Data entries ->
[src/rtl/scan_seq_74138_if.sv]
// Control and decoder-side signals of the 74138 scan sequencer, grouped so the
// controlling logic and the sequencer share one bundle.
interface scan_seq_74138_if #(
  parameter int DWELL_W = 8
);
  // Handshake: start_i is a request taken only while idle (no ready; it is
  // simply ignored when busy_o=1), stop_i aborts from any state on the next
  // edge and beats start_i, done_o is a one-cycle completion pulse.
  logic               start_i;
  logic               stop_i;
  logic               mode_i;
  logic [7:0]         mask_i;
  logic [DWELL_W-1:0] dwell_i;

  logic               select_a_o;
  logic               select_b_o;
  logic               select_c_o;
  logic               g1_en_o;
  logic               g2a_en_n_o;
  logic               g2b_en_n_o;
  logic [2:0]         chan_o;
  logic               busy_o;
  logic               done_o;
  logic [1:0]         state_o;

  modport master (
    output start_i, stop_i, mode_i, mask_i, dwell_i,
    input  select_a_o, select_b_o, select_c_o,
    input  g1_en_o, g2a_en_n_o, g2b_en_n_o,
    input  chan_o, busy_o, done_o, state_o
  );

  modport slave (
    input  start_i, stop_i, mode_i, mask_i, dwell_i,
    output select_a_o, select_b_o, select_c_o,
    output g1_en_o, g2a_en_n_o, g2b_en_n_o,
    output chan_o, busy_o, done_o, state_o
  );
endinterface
* * *
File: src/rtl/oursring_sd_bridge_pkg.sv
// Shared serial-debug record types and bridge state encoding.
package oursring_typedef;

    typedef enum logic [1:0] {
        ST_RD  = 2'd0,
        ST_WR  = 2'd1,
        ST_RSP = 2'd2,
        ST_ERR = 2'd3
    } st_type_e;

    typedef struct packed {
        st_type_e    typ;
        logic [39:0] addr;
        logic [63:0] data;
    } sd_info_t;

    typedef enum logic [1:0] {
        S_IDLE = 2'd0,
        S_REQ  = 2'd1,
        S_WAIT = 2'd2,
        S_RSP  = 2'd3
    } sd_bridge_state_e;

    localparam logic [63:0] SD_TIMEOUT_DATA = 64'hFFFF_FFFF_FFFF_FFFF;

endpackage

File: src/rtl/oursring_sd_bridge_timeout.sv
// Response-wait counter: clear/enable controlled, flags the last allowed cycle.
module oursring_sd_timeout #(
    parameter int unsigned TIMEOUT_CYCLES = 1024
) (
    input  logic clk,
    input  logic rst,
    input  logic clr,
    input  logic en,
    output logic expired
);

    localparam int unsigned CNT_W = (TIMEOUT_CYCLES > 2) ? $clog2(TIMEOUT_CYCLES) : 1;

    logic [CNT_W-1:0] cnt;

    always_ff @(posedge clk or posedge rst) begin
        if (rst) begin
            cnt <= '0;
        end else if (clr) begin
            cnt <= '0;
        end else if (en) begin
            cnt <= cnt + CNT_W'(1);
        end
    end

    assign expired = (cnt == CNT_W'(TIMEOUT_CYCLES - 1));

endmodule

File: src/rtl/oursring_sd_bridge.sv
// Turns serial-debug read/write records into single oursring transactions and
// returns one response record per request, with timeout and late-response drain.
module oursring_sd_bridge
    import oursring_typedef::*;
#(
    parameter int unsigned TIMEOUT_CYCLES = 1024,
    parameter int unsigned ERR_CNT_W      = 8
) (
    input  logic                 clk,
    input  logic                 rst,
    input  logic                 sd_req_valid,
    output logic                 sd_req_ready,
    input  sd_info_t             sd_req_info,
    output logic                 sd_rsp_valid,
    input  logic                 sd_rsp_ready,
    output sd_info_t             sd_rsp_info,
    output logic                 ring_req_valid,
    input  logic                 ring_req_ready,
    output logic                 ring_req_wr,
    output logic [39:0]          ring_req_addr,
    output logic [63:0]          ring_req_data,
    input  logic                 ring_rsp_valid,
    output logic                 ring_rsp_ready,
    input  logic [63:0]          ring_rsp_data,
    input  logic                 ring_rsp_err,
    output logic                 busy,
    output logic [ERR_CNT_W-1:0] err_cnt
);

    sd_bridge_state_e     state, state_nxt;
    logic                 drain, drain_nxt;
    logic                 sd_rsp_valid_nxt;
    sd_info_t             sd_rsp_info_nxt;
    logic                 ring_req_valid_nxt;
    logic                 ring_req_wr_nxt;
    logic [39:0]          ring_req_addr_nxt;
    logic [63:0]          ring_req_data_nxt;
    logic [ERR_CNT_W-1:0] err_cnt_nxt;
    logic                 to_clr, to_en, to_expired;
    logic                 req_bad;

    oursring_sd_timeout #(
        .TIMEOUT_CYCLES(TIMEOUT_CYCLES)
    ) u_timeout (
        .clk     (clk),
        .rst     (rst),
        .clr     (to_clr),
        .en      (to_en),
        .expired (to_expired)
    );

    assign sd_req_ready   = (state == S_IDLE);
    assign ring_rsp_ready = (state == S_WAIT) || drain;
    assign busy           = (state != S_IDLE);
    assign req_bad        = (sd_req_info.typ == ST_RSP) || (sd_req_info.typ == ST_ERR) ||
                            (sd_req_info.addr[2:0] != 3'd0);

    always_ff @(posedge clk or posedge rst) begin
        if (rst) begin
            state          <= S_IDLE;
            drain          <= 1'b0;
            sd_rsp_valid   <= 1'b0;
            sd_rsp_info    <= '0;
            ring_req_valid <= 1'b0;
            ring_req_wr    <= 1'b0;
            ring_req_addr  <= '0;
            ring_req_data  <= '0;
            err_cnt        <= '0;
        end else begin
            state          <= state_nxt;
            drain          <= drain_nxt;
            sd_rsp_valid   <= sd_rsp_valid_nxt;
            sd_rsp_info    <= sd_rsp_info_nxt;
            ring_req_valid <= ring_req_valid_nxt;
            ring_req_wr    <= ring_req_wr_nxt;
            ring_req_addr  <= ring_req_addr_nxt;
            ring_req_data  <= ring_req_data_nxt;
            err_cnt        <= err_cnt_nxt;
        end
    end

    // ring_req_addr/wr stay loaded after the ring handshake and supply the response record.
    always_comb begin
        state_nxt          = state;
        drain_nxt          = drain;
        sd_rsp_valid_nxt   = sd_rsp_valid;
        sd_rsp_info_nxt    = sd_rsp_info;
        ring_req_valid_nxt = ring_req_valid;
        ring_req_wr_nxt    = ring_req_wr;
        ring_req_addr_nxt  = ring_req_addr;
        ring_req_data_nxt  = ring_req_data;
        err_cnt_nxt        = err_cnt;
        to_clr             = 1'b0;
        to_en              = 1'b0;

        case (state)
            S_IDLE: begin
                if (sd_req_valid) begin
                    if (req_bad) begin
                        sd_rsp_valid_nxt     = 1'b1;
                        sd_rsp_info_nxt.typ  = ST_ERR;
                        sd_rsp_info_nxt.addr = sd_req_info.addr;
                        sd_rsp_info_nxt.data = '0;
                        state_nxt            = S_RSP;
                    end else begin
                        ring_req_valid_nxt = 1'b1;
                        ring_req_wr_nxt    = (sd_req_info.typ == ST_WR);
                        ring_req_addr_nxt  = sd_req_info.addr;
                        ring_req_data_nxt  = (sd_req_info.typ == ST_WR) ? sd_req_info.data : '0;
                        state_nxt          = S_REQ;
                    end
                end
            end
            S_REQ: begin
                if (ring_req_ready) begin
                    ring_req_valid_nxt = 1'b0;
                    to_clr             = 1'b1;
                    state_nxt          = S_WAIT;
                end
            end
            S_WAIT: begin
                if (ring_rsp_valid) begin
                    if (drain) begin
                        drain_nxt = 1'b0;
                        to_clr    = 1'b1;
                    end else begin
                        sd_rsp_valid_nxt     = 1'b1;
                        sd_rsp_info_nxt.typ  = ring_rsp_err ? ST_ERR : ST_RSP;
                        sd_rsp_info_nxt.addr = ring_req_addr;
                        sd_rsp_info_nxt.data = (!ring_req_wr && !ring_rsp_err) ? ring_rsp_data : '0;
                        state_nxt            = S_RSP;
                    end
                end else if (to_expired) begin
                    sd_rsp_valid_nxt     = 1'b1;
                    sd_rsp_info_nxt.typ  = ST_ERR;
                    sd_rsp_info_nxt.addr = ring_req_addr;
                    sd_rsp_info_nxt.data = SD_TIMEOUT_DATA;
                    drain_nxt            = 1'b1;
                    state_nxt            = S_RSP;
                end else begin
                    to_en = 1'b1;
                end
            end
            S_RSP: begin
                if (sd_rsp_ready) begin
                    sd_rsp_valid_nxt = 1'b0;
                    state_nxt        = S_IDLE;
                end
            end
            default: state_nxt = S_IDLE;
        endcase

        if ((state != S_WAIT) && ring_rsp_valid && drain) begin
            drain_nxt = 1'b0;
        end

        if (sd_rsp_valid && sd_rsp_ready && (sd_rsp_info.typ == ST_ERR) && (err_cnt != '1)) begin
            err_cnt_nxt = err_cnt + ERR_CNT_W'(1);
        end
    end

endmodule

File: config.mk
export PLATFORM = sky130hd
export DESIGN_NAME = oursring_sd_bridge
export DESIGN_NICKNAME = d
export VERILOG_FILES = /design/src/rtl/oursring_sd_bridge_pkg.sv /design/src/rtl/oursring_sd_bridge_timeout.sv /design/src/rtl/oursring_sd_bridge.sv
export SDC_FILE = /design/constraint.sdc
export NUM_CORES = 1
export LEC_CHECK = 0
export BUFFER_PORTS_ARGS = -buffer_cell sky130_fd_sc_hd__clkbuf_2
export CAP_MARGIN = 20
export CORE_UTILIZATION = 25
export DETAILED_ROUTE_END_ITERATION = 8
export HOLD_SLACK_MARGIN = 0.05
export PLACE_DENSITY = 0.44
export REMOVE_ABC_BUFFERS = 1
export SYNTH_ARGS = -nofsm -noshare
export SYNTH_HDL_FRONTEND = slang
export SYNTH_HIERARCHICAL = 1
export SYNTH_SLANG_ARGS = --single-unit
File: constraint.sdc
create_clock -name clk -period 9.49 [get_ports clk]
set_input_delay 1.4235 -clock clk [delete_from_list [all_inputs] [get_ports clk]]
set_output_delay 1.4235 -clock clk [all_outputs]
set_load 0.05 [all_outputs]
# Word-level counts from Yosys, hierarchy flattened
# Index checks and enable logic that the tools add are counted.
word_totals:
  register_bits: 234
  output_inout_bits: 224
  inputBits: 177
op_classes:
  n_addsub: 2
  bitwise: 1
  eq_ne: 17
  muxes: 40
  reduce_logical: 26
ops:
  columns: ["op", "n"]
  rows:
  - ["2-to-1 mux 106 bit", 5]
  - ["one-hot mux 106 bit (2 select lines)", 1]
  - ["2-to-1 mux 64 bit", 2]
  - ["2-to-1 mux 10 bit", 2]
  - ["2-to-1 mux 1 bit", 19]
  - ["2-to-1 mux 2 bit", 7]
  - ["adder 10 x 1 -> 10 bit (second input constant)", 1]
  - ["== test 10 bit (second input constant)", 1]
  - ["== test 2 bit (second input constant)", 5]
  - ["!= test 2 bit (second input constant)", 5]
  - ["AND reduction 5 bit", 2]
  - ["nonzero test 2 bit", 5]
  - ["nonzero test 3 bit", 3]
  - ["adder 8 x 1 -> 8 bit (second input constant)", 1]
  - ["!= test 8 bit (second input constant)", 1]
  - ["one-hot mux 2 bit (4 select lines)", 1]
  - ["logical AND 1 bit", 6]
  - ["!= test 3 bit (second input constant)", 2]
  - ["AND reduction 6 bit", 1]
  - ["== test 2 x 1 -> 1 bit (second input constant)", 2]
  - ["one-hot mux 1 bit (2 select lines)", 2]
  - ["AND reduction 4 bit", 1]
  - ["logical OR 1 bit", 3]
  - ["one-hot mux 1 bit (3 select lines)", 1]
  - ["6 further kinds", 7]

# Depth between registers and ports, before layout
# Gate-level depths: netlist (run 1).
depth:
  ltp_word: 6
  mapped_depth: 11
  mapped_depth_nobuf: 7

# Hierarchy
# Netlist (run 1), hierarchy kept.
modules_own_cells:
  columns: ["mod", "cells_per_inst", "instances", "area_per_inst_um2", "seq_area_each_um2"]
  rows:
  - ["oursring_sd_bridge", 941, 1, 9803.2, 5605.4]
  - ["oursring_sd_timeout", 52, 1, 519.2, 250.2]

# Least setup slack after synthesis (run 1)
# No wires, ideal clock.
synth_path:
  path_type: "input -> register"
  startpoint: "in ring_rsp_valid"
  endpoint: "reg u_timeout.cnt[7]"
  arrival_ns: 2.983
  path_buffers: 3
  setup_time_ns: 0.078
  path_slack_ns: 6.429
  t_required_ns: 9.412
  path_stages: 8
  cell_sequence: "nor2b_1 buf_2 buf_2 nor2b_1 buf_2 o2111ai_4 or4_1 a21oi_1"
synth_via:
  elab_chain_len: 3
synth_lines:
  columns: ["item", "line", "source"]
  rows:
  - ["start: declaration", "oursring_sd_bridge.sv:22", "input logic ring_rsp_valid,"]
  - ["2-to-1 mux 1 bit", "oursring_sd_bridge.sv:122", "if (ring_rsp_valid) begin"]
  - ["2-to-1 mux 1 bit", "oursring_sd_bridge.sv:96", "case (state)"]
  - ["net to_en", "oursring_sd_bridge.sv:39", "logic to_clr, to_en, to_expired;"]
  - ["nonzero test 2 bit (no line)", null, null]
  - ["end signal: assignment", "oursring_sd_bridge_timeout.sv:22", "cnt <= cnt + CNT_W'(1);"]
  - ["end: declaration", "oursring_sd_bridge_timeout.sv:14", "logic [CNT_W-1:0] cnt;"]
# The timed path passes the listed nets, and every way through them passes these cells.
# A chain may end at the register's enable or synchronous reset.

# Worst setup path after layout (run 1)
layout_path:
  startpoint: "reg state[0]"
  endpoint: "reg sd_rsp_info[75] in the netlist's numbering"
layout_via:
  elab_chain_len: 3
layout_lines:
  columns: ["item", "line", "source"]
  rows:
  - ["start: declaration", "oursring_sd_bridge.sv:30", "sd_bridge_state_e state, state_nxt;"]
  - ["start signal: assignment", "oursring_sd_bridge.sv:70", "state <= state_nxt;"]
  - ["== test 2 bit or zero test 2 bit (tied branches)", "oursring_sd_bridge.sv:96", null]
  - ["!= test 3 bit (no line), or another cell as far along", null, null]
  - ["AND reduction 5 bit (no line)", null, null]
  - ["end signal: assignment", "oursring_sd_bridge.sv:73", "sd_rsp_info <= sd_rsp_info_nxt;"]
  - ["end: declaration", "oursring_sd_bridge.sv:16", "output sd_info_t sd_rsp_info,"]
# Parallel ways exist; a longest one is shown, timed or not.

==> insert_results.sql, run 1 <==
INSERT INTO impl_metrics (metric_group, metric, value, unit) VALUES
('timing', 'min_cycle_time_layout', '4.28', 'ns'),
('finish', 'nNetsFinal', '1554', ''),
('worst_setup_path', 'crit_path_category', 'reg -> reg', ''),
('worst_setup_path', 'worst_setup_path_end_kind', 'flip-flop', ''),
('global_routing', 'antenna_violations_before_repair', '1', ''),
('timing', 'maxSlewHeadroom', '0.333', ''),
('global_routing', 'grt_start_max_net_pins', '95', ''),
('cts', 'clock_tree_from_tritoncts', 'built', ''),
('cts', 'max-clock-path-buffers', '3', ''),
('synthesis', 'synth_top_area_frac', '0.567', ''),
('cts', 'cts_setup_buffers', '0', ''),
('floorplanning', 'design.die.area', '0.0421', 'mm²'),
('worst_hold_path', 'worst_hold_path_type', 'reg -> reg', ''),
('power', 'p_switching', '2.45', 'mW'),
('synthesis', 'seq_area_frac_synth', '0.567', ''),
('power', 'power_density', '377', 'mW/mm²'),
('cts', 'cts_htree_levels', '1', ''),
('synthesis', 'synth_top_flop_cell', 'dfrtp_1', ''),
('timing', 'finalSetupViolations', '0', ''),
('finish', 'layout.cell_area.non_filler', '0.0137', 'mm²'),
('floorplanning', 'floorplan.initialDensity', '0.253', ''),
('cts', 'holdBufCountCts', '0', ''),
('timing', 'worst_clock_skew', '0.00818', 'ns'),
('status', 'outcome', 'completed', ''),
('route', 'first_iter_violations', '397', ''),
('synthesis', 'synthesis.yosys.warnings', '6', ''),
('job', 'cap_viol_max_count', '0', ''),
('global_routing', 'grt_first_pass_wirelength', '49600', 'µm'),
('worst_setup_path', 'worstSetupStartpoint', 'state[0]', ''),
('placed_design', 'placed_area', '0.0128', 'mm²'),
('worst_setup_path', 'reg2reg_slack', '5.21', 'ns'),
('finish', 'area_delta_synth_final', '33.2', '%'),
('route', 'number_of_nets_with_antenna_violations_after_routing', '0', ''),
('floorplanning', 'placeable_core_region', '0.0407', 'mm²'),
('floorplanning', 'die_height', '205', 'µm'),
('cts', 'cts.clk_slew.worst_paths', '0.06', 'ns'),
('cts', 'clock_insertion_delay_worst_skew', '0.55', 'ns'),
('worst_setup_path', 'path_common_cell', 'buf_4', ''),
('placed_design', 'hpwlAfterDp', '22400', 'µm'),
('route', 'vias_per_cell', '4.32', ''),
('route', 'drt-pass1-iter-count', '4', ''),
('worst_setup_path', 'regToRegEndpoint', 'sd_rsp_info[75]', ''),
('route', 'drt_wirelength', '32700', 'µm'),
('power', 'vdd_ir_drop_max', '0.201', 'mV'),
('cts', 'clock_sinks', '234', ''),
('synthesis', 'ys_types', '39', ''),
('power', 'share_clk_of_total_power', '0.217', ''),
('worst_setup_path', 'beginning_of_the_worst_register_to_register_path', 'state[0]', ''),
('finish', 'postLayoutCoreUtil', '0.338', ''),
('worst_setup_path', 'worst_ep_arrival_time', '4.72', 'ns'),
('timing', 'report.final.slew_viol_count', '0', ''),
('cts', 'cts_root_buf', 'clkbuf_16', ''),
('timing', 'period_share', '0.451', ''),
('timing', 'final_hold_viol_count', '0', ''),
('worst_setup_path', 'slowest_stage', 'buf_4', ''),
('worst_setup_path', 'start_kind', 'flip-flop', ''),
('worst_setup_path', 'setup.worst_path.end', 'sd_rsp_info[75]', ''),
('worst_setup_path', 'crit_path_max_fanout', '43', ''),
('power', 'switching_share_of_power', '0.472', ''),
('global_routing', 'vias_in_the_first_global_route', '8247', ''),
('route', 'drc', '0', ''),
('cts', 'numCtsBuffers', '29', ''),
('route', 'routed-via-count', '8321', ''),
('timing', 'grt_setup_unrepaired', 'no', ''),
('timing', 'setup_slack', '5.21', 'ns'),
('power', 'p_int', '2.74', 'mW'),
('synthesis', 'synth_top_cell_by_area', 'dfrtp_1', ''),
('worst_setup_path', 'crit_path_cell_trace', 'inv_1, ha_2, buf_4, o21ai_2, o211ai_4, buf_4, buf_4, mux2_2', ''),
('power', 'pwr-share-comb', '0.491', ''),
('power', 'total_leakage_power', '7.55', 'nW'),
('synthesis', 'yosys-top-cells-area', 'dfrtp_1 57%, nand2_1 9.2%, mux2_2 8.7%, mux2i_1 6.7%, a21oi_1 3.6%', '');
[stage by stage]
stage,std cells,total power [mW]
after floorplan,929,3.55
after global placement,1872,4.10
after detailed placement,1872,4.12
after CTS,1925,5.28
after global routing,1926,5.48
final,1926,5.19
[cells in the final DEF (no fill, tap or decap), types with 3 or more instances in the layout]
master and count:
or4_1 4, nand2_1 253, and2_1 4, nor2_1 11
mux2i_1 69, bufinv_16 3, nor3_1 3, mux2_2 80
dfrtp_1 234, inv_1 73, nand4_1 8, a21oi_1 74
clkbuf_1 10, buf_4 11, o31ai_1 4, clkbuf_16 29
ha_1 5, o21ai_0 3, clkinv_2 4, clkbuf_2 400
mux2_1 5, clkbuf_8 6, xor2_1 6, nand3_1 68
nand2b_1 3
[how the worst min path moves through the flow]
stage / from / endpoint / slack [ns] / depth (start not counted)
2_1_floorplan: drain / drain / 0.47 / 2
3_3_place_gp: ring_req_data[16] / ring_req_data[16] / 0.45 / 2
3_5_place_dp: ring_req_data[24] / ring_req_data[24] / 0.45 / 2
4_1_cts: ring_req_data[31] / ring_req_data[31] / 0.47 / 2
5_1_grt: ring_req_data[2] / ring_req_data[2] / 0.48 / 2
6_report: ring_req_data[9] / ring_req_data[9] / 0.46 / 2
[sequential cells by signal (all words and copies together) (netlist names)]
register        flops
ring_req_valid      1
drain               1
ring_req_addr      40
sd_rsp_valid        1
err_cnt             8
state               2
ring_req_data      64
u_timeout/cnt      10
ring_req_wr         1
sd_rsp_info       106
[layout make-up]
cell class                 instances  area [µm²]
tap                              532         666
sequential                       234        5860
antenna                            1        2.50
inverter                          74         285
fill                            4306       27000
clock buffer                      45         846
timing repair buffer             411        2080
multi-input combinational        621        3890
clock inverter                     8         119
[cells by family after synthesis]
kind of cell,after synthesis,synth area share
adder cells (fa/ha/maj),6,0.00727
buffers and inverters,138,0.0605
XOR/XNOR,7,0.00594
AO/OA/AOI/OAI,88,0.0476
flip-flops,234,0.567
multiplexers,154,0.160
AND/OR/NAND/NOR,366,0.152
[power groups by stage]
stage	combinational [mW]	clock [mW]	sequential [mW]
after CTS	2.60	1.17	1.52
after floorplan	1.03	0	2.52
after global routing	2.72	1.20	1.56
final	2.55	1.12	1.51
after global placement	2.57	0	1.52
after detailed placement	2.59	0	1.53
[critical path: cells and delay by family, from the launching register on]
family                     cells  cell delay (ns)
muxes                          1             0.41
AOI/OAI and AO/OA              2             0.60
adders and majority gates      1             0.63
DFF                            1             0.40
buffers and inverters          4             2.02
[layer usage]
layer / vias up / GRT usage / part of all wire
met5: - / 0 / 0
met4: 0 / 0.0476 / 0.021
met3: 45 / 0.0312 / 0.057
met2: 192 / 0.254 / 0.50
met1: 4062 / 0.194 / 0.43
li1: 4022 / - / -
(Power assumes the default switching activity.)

Task objective ->
Give back, exactly as written, the stretch from the line with "[src/rtl/scan_seq_74138_if.sv]" through the line with "logic [DWELL_W-1:0] dwell_i;", and no other lines from the records above.

Expected answer ->
[src/rtl/scan_seq_74138_if.sv]
// Control and decoder-side signals of the 74138 scan sequencer, grouped so the
// controlling logic and the sequencer share one bundle.
interface scan_seq_74138_if #(
  parameter int DWELL_W = 8
);
  // Handshake: start_i is a request taken only while idle (no ready; it is
  // simply ignored when busy_o=1), stop_i aborts from any state on the next
  // edge and beats start_i, done_o is a one-cycle completion pulse.
  logic               start_i;
  logic               stop_i;
  logic               mode_i;
  logic [7:0]         mask_i;
  logic [DWELL_W-1:0] dwell_i;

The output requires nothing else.